==> config.mk <==
export PLATFORM = sky130hd
export DESIGN_NAME = stepper_phase_decoder_flat
export DESIGN_NICKNAME = d
export VERILOG_FILES = /design/src/rtl/stepper_phase_decoder_pkg.sv /design/src/rtl/stepper_phase_decoder_if.sv /design/src/rtl/stepper_phase_decoder_phase_filter.sv /design/src/rtl/stepper_phase_decoder.sv /design/src/flat_wrapper.sv
export SDC_FILE = /design/constraint.sdc
export NUM_CORES = 1
export LEC_CHECK = 0
export ABC_AREA = 1
export BUFFER_PORTS_ARGS = -buffer_cell sky130_fd_sc_hd__buf_2
export CORE_ASPECT_RATIO = 1.1
export CORE_UTILIZATION = 47
export DETAILED_ROUTE_END_ITERATION = 6
export PLACE_DENSITY = 0.68
export SETUP_SLACK_MARGIN = 0.05
export SLEW_MARGIN = 20
export SYNTH_ARGS = -nofsm -noshare
export SYNTH_HDL_FRONTEND = slang
export SYNTH_SLANG_ARGS = --single-unit
==> constraint.sdc <==
create_clock -name clk_100mhz -period 2.76 [get_ports clk_100mhz]
set_input_delay 0.828 -clock clk_100mhz [delete_from_list [all_inputs] [get_ports clk_100mhz]]
set_output_delay 0.828 -clock clk_100mhz [all_outputs]
set_load 0.01 [all_outputs]
==> src/rtl/stepper_phase_decoder_pkg.sv <==
// Shared constants, state encoding and pattern decode for the stepper phase read-back.
package stepper_pkg;

  localparam logic [3:0] PH_IDX0 = 4'b0101;
  localparam logic [3:0] PH_IDX1 = 4'b0110;
  localparam logic [3:0] PH_IDX2 = 4'b1010;
  localparam logic [3:0] PH_IDX3 = 4'b1001;
  localparam logic [3:0] PH_IDLE = 4'b0000;

  typedef enum logic {
    UNLOCKED = 1'b0,
    LOCKED   = 1'b1
  } dec_state_t;

  typedef struct packed {
    logic       valid;
    logic       idle;
    logic [1:0] idx;
  } pat_info_t;

  function automatic pat_info_t pattern_to_idx(input logic [3:0] pat);
    pat_info_t r;
    r = '0;
    case (pat)
      PH_IDX0: begin r.valid = 1'b1; r.idx = 2'd0; end
      PH_IDX1: begin r.valid = 1'b1; r.idx = 2'd1; end
      PH_IDX2: begin r.valid = 1'b1; r.idx = 2'd2; end
      PH_IDX3: begin r.valid = 1'b1; r.idx = 2'd3; end
      PH_IDLE: r.idle = 1'b1;
      default: r = '0;
    endcase
    return r;
  endfunction

endpackage

==> src/rtl/stepper_phase_decoder_if.sv <==
// Coil-phase read-back bus: raw phase lines and clears in, decoded motion and status out.
interface stepper_phase_decoder_if #(
  parameter int POS_WIDTH = 16
);

  logic [3:0]                  phase_in;
  logic                        clear_pos;
  logic                        clear_err;
  logic                        step_valid;
  logic                        step_dir;
  logic signed [POS_WIDTH-1:0] position;
  logic [1:0]                  phase_idx;
  logic                        locked;
  logic                        err_illegal;
  logic                        err_skip;
  logic                        stalled;

  modport master (
    output phase_in, clear_pos, clear_err,
    input  step_valid, step_dir, position, phase_idx, locked,
           err_illegal, err_skip, stalled
  );

  modport slave (
    input  phase_in, clear_pos, clear_err,
    output step_valid, step_dir, position, phase_idx, locked,
           err_illegal, err_skip, stalled
  );

endinterface

==> src/rtl/stepper_phase_decoder_phase_filter.sv <==
// Synchronizes the asynchronous coil lines and accepts a pattern only after it has
// been seen unchanged for STABLE_CYCLES samples; accept pulses once per change.
module phase_filter #(
  parameter int SYNC_STAGES   = 2,
  parameter int STABLE_CYCLES = 4
) (
  input  logic       clk,
  input  logic       rst,
  input  logic [3:0] phase_in,
  output logic [3:0] pattern,
  output logic       accept
);

  localparam int CW = (STABLE_CYCLES < 2) ? 1 : $clog2(STABLE_CYCLES + 1);
  localparam logic [CW-1:0] CNT_MAX = CW'(STABLE_CYCLES);

  logic [3:0]    sync_q [SYNC_STAGES];
  logic [3:0]    sync_next;
  logic [3:0]    sync_out;
  logic [CW-1:0] cnt_q;
  logic [CW-1:0] cnt_nx;

  // Count runs on the value entering the last stage so the acceptance decision
  // lands on the same edge as the final stable sample reaches the sync output.
  assign sync_next = sync_q[SYNC_STAGES-2];
  assign sync_out  = sync_q[SYNC_STAGES-1];

  always_comb begin
    cnt_nx = cnt_q;
    if (sync_next != sync_out) begin
      cnt_nx = CW'(1);
    end else if (cnt_q != CNT_MAX) begin
      cnt_nx = cnt_q + CW'(1);
    end
  end

  always_ff @(posedge clk or posedge rst) begin
    if (rst) begin
      for (int i = 0; i < SYNC_STAGES; i++) begin
        sync_q[i] <= 4'b0000;
      end
      cnt_q   <= '0;
      pattern <= 4'b0000;
      accept  <= 1'b0;
    end else begin
      sync_q[0] <= phase_in;
      for (int i = 1; i < SYNC_STAGES; i++) begin
        sync_q[i] <= sync_q[i-1];
      end
      cnt_q  <= cnt_nx;
      accept <= 1'b0;
      if ((cnt_nx == CNT_MAX) && (sync_next != pattern)) begin
        pattern <= sync_next;
        accept  <= 1'b1;
      end
    end
  end

endmodule

==> src/rtl/stepper_phase_decoder.sv <==
// Full-step coil-phase read-back: decodes filtered phase changes into steps,
// tracks signed position, flags illegal/skipped patterns and detects stalls.
//
//  state    | meaning
//  UNLOCKED | no legal pattern accepted since reset, idle or illegal pattern
//  LOCKED   | tracking a legal pattern; transitions decode into steps
module stepper_phase_decoder
  import stepper_pkg::*;
#(
  parameter int POS_WIDTH      = 16,
  parameter int SYNC_STAGES    = 2,
  parameter int STABLE_CYCLES  = 4,
  parameter int TIMEOUT_CYCLES = 20_000_000
) (
  input logic                      clk_100mhz,
  input logic                      rst,
  stepper_phase_decoder_if.slave   bus
);

  localparam int TW = $clog2(TIMEOUT_CYCLES + 1);
  localparam logic [TW-1:0] TMAX = TW'(TIMEOUT_CYCLES);

  logic [3:0]           flt_pattern;
  logic                 flt_accept;
  pat_info_t            info;
  logic [1:0]           delta;

  dec_state_t           state_q, state_nx;
  logic                 step_q, step_nx;
  logic                 dir_q, dir_nx;
  logic [1:0]           idx_q, idx_nx;
  logic [POS_WIDTH-1:0] pos_q, pos_nx;
  logic                 ill_q, ill_nx;
  logic                 skip_q, skip_nx;
  logic [TW-1:0]        timer_q, timer_nx;

  phase_filter #(
    .SYNC_STAGES   (SYNC_STAGES),
    .STABLE_CYCLES (STABLE_CYCLES)
  ) u_filter (
    .clk      (clk_100mhz),
    .rst      (rst),
    .phase_in (bus.phase_in),
    .pattern  (flt_pattern),
    .accept   (flt_accept)
  );

  assign info  = pattern_to_idx(flt_pattern);
  assign delta = info.idx - idx_q;

  always_ff @(posedge clk_100mhz or posedge rst) begin
    if (rst) begin
      state_q <= UNLOCKED;
    end else begin
      state_q <= state_nx;
    end
  end

  always_comb begin
    state_nx = state_q;
    step_nx  = 1'b0;
    dir_nx   = dir_q;
    idx_nx   = idx_q;
    pos_nx   = pos_q;
    ill_nx   = ill_q & ~bus.clear_err;
    skip_nx  = skip_q & ~bus.clear_err;
    timer_nx = timer_q;

    if (flt_accept) begin
      case (state_q)
        UNLOCKED: begin
          if (info.valid) begin
            state_nx = LOCKED;
            idx_nx   = info.idx;
          end else if (!info.idle) begin
            ill_nx = 1'b1;
          end
        end
        LOCKED: begin
          if (info.valid) begin
            idx_nx = info.idx;
            case (delta)
              2'd1: begin
                step_nx = 1'b1;
                dir_nx  = 1'b1;
                pos_nx  = pos_q + POS_WIDTH'(1);
              end
              2'd3: begin
                step_nx = 1'b1;
                dir_nx  = 1'b0;
                pos_nx  = pos_q - POS_WIDTH'(1);
              end
              2'd2:    skip_nx = 1'b1;
              default: skip_nx = skip_nx;
            endcase
          end else begin
            state_nx = UNLOCKED;
            if (!info.idle) begin
              ill_nx = 1'b1;
            end
          end
        end
        default: state_nx = UNLOCKED;
      endcase
    end

    if (bus.clear_pos) begin
      pos_nx = '0;
    end

    // Timer restarts on lock entry and on every step; held at zero while unlocked.
    if ((state_nx != LOCKED) || (state_q != LOCKED) || step_nx) begin
      timer_nx = '0;
    end else if (timer_q != TMAX) begin
      timer_nx = timer_q + TW'(1);
    end
  end

  always_ff @(posedge clk_100mhz or posedge rst) begin
    if (rst) begin
      step_q  <= 1'b0;
      dir_q   <= 1'b0;
      idx_q   <= 2'd0;
      pos_q   <= '0;
      ill_q   <= 1'b0;
      skip_q  <= 1'b0;
      timer_q <= '0;
    end else begin
      step_q  <= step_nx;
      dir_q   <= dir_nx;
      idx_q   <= idx_nx;
      pos_q   <= pos_nx;
      ill_q   <= ill_nx;
      skip_q  <= skip_nx;
      timer_q <= timer_nx;
    end
  end

  assign bus.step_valid  = step_q;
  assign bus.step_dir    = dir_q;
  assign bus.position    = $signed(pos_q);
  assign bus.phase_idx   = idx_q;
  assign bus.locked      = (state_q == LOCKED);
  assign bus.err_illegal = ill_q;
  assign bus.err_skip    = skip_q;
  assign bus.stalled     = (state_q == LOCKED) && (timer_q == TMAX);

endmodule

==> src/flat_wrapper.sv <==
// flat-port wrapper written by rule: the top's interface ports become plain ports
module stepper_phase_decoder_flat import stepper_pkg::*;
#(
  parameter int POS_WIDTH      = 16,
  parameter int SYNC_STAGES    = 2,
  parameter int STABLE_CYCLES  = 4,
  parameter int TIMEOUT_CYCLES = 20_000_000
)
  (clk_100mhz, rst, bus_phase_in, bus_clear_pos, bus_clear_err, bus_step_valid, bus_step_dir, bus_position, bus_phase_idx, bus_locked, bus_err_illegal, bus_err_skip, bus_stalled);
  stepper_phase_decoder_if #(.POS_WIDTH(POS_WIDTH)) bus_i ();
  input logic clk_100mhz;
  input logic rst;
  input wire logic [$bits(bus_i.phase_in)-1:0] bus_phase_in;
  input wire logic [$bits(bus_i.clear_pos)-1:0] bus_clear_pos;
  input wire logic [$bits(bus_i.clear_err)-1:0] bus_clear_err;
  output wire logic [$bits(bus_i.step_valid)-1:0] bus_step_valid;
  output wire logic [$bits(bus_i.step_dir)-1:0] bus_step_dir;
  output wire logic [$bits(bus_i.position)-1:0] bus_position;
  output wire logic [$bits(bus_i.phase_idx)-1:0] bus_phase_idx;
  output wire logic [$bits(bus_i.locked)-1:0] bus_locked;
  output wire logic [$bits(bus_i.err_illegal)-1:0] bus_err_illegal;
  output wire logic [$bits(bus_i.err_skip)-1:0] bus_err_skip;
  output wire logic [$bits(bus_i.stalled)-1:0] bus_stalled;
  assign bus_i.phase_in = bus_phase_in;
  assign bus_i.clear_pos = bus_clear_pos;
  assign bus_i.clear_err = bus_clear_err;
  assign bus_step_valid = bus_i.step_valid;
  assign bus_step_dir = bus_i.step_dir;
  assign bus_position = bus_i.position;
  assign bus_phase_idx = bus_i.phase_idx;
  assign bus_locked = bus_i.locked;
  assign bus_err_illegal = bus_i.err_illegal;
  assign bus_err_skip = bus_i.err_skip;
  assign bus_stalled = bus_i.stalled;
  stepper_phase_decoder #(.POS_WIDTH(POS_WIDTH), .SYNC_STAGES(SYNC_STAGES), .STABLE_CYCLES(STABLE_CYCLES), .TIMEOUT_CYCLES(TIMEOUT_CYCLES)) u_core (.clk_100mhz(clk_100mhz), .rst(rst), .bus(bus_i));
endmodule
==> impl_metrics.json <==
{
  "hold_path_class": "reg2reg",
  "ir_drop_uv": 338,
  "arrival_ns": 3.18,
  "ys_ff_latch": 64,
  "pwr_density_cell_nw_per_um2": 375,
  "rsz0062_at_grt": "true",
  "grt_pass1_wl_um": 16900,
  "end_kind": "register",
  "drtPass1Iterations": 7,
  "antenna_found_initial": 0,
  "diodes": 0,
  "dp_slack_ns": -0.192,
  "period_share": 1.06,
  "critPathLaunchType": "register",
  "portBuffers": 31,
  "leakage_uw": 0.00255,
  "avgSynthCellArea_um2": 7.81,
  "totalNegativeSetupSlack_ns": -1.31,
  "fin_crit_ns": 2.93,
  "drt_iter0_drc": 224,
  "timing.final.ws_setup_ns": -0.170,
  "cts-hold-fix-buffers": 0,
  "syn_to_final_growth_pct": 33.3,
  "synthesis.area_um2": 3930,
  "root_buffer": "clkbuf_8",
  "grt_max_degree": 65,
  "die_h_um": 97.9,
  "clkTransAtPathRegs_ns": 0.08,
  "cts-htree-levels": 3,
  "cts_buffers": 9,
  "hold_violations": 0,
  "fin_skew_ns": 0.00991,
  "cp.required_ns": 3.01,
  "place_congestion": 0.866,
  "final_net_count": 617,
  "layout-drive-gt1-share": 0.347,
  "setup_viol": 10,
  "clock_sinks": 64,
  "grtUsageTotal": 0.252,
  "overflow": 0,
  "die_w_um": 89.2,
  "slew_violations": 0,
  "cp_max_fo": 5,
  "die-area_um2": 8730,
  "outcome": "finished, violations left",
  "fillers": 668,
  "fp.coreArea_um2": 8000,
  "wl_per_cell_um": 15.0,
  "vias": 3825,
  "drc_errors": 0,
  "relSlewSlack": 0.656,
  "insertion_delay_ns": 0.36,
  "synth_cells": 503,
  "tritoncts": "built",
  "max_clock_freq_ghz": 0.341,
  "grt_pass1_vias": 3776,
  "start_util": 0.491,
  "cts_buffer_depth": 2,
  "drtAntennaViolNets": 0,
  "viasPerCell": 5.43,
  "dpl.hpwl_um": 6830,
  "synthFlopType": "dfrtp_1",
  "io_pins": 32,
  "finalPower_uw": 1970,
  "synthDistinctLibCells": 42,
  "rows": 34,
  "drt_wl_total_um": 10600,
  "synth_edf_count": 0,
  "yosysWarnings": 0,
  "violations": "setup timing",
  "path_class": "reg2reg",
  "synth_nets": 529,
  "tightest_slew_ns": 0.516,
  "maxCapViolCount": 0,
  "seq_area_frac_synth": 0.408,
  "ys_async_sr_fraction": 1.00
}
[report_power, final]
part	total [uW]	switching [uW]	internal (uW)	leakage, uW
sequential	954	8.36	946	0.000871
clock	945	407	538	0.000117
combinational	66.0	39.5	26.4	0.00156
total	1970	455	1510	0.00255
[layout by cell type, fill, tap and decap left out, types with 4 or more instances in the layout]
master and count:
nand2_4 5, inv_2 12, o21ai_1 11, a21oi_1 17, o21ai_0 22, nand2_1 92
xnor2_1 7, nor2_4 6, a21oi_2 11, buf_4 46, dfrtp_1 64, buf_2 31
ha_1 7, ha_4 11, nand2_2 30, clkbuf_8 10, xor2_1 11, nand3_2 7
nor3_1 12, nor2_1 32, nand3b_1 4, inv_1 62, nand4_1 10, nand3_1 28
[metal layers]
metal / track usage / vias up / share of wire
met1: 0.303 / 1819 / 0.40
li1: - / 1826 / -
met4: 0.116 / 0 / 0.027
met5: 0 / - / 0
met3: 0.0380 / 29 / 0.053
met2: 0.435 / 151 / 0.52
[synthesized netlist by cell type (2+ instances only)]
cell	instances	area, um^2
nand3b_1	4	30.0
inv_2	8	30.0
nand2_2	18	113
o21ai_0	23	115
nand4_1	10	62.6
nand3_1	33	165
nor2_1	37	139
ha_1	18	225
o21ai_1	11	55.1
a21oi_1	26	130
nand2_1	108	405
clkbuf_1	2	7.51
xnor2_1	7	61.3
nand3_2	3	30.0
nor3_1	14	70.1
a21oi_2	5	43.8
xor2_1	11	96.3
nor2_2	2	12.5
dfrtp_1	64	1600
o21bai_2	2	22.5
inv_1	68	255
nor3_2	2	20.0
buf_6	2	22.5
nor3b_1	3	22.5
nor2_4	2	22.5
nor4_1	4	25.0
[final cells by class]
type | instances | area [um^2] | share of cell area
Clock buffer | 10 | 138 | 0.0263
Sequential cell | 64 | 1600 | 0.306
Clock inverter | 6 | 91.3 | 0.0174
Inverter | 78 | 304 | 0.0580
Tap cell | 108 | 135 | 0.0258
Multi-Input combinational cell | 357 | 2410 | 0.460
Timing Repair Buffer | 81 | 562 | 0.107
[state kept, by name, indices dropped and copies added (netlist names)]
signal,count
u_core.u_filter.accept,1
u_core.bus.locked,1
u_core.timer_q,25
u_core.u_filter.pattern,4
u_core.bus.err_illegal,1
u_core.bus.position,16
u_core.u_filter.sync_next,4
u_core.bus.step_valid,1
u_core.bus.err_skip,1
u_core.u_filter.cnt_q,3
u_core.bus.phase_idx,2
u_core.bus.step_dir,1
u_core.u_filter.sync_out,4
[worst max-delay path, stage by stage, from the launching register on]
cell,delay [ns]
dfrtp_1,0.43
inv_2,0.08
nor2_4,0.09
inv_2,0.04
o22ai_1,0.13
inv_1,0.10
ha_4,0.17
inv_2,0.04
nand2_1,0.04
nand2_1,0.06
inv_1,0.04
nand2_1,0.07
nand2_2,0.07
nand2_4,0.07
clkinvlp_4,0.12
buf_8,0.17
ha_4,0.23
a21oi_1,0.28
nand2_2,0.13
a21oi_2,0.20
nand3_1,0.12
nand3_1,0.10
nand2_1,0.05
[final timing paths]
kind | start | endpoint | slack (ns) | depth (start not counted)
worst min-delay path | u_core.u_filter.sync_next[1]$_DFF_PP0_ | u_core.u_filter.sync_out[1]$_DFF_PP0_ | 0.47 | 0
worst max register to register | u_core.u_filter.pattern[3]$_DFFE_PP0P_ | u_core.bus.position[14]$_DFFE_PP0P_ | -0.17 | 22
worst max-delay path | u_core.u_filter.pattern[3]$_DFFE_PP0P_ | u_core.bus.position[14]$_DFFE_PP0P_ | -0.17 | 22
min in group asynchronous | rst | u_core.bus.phase_idx[1]$_DFFE_PP0P_ | 0.53 | 3
worst min register to register | u_core.u_filter.sync_next[1]$_DFF_PP0_ | u_core.u_filter.sync_out[1]$_DFF_PP0_ | 0.47 | 0
max in group asynchronous | rst | u_core.timer_q[16]$_DFFE_PP0P_ | 1.96 | 3
[cells by family after synthesis]
logic type / synth area share
fa+ha+maj: 0.0573
compound gates: 0.113
xor+xnor: 0.0401
simple gates: 0.299
flops: 0.408
buf+inv: 0.0834
[timing repair]
item                                    4_1_cts  5_1_grt
buffers inserted                              5        3
endpoints found under the setup margin       12       16
gates cloned                                  0        0
pin swaps                                    14       14
gates resized for setup                      48       33
[metrics by stage]
step / instance area (um^2) / hold slack (ns) / util / instances
3_5_place_dp: 4550 / 0.454 / 0.569 / 680
4_1_cts: 5060 / 0.474 / 0.633 / 701
3_3_place_gp: 4550 / 0.454 / 0.569 / 680
6_report: 5240 / 0.467 / 0.655 / 704
5_1_grt: 5240 / 0.492 / 0.655 / 704
2_1_floorplan: 3960 / 0.428 / - / 503
Note: power is estimated with default switching activity, not from simulation.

______________________________

#### EXERCISE GOAL
Give back exactly the lines above starting at the line where "Clock buffer | 10 | 138 | 0.0263" appears and ending at the line where "u_core.u_filter.pattern,4" appears, both included, with no other lines.

#### OUTPUT
Clock buffer | 10 | 138 | 0.0263
Sequential cell | 64 | 1600 | 0.306
Clock inverter | 6 | 91.3 | 0.0174
Inverter | 78 | 304 | 0.0580
Tap cell | 108 | 135 | 0.0258
Multi-Input combinational cell | 357 | 2410 | 0.460
Timing Repair Buffer | 81 | 562 | 0.107
[state kept, by name, indices dropped and copies added (netlist names)]
signal,count
u_core.u_filter.accept,1
u_core.bus.locked,1
u_core.timer_q,25
u_core.u_filter.pattern,4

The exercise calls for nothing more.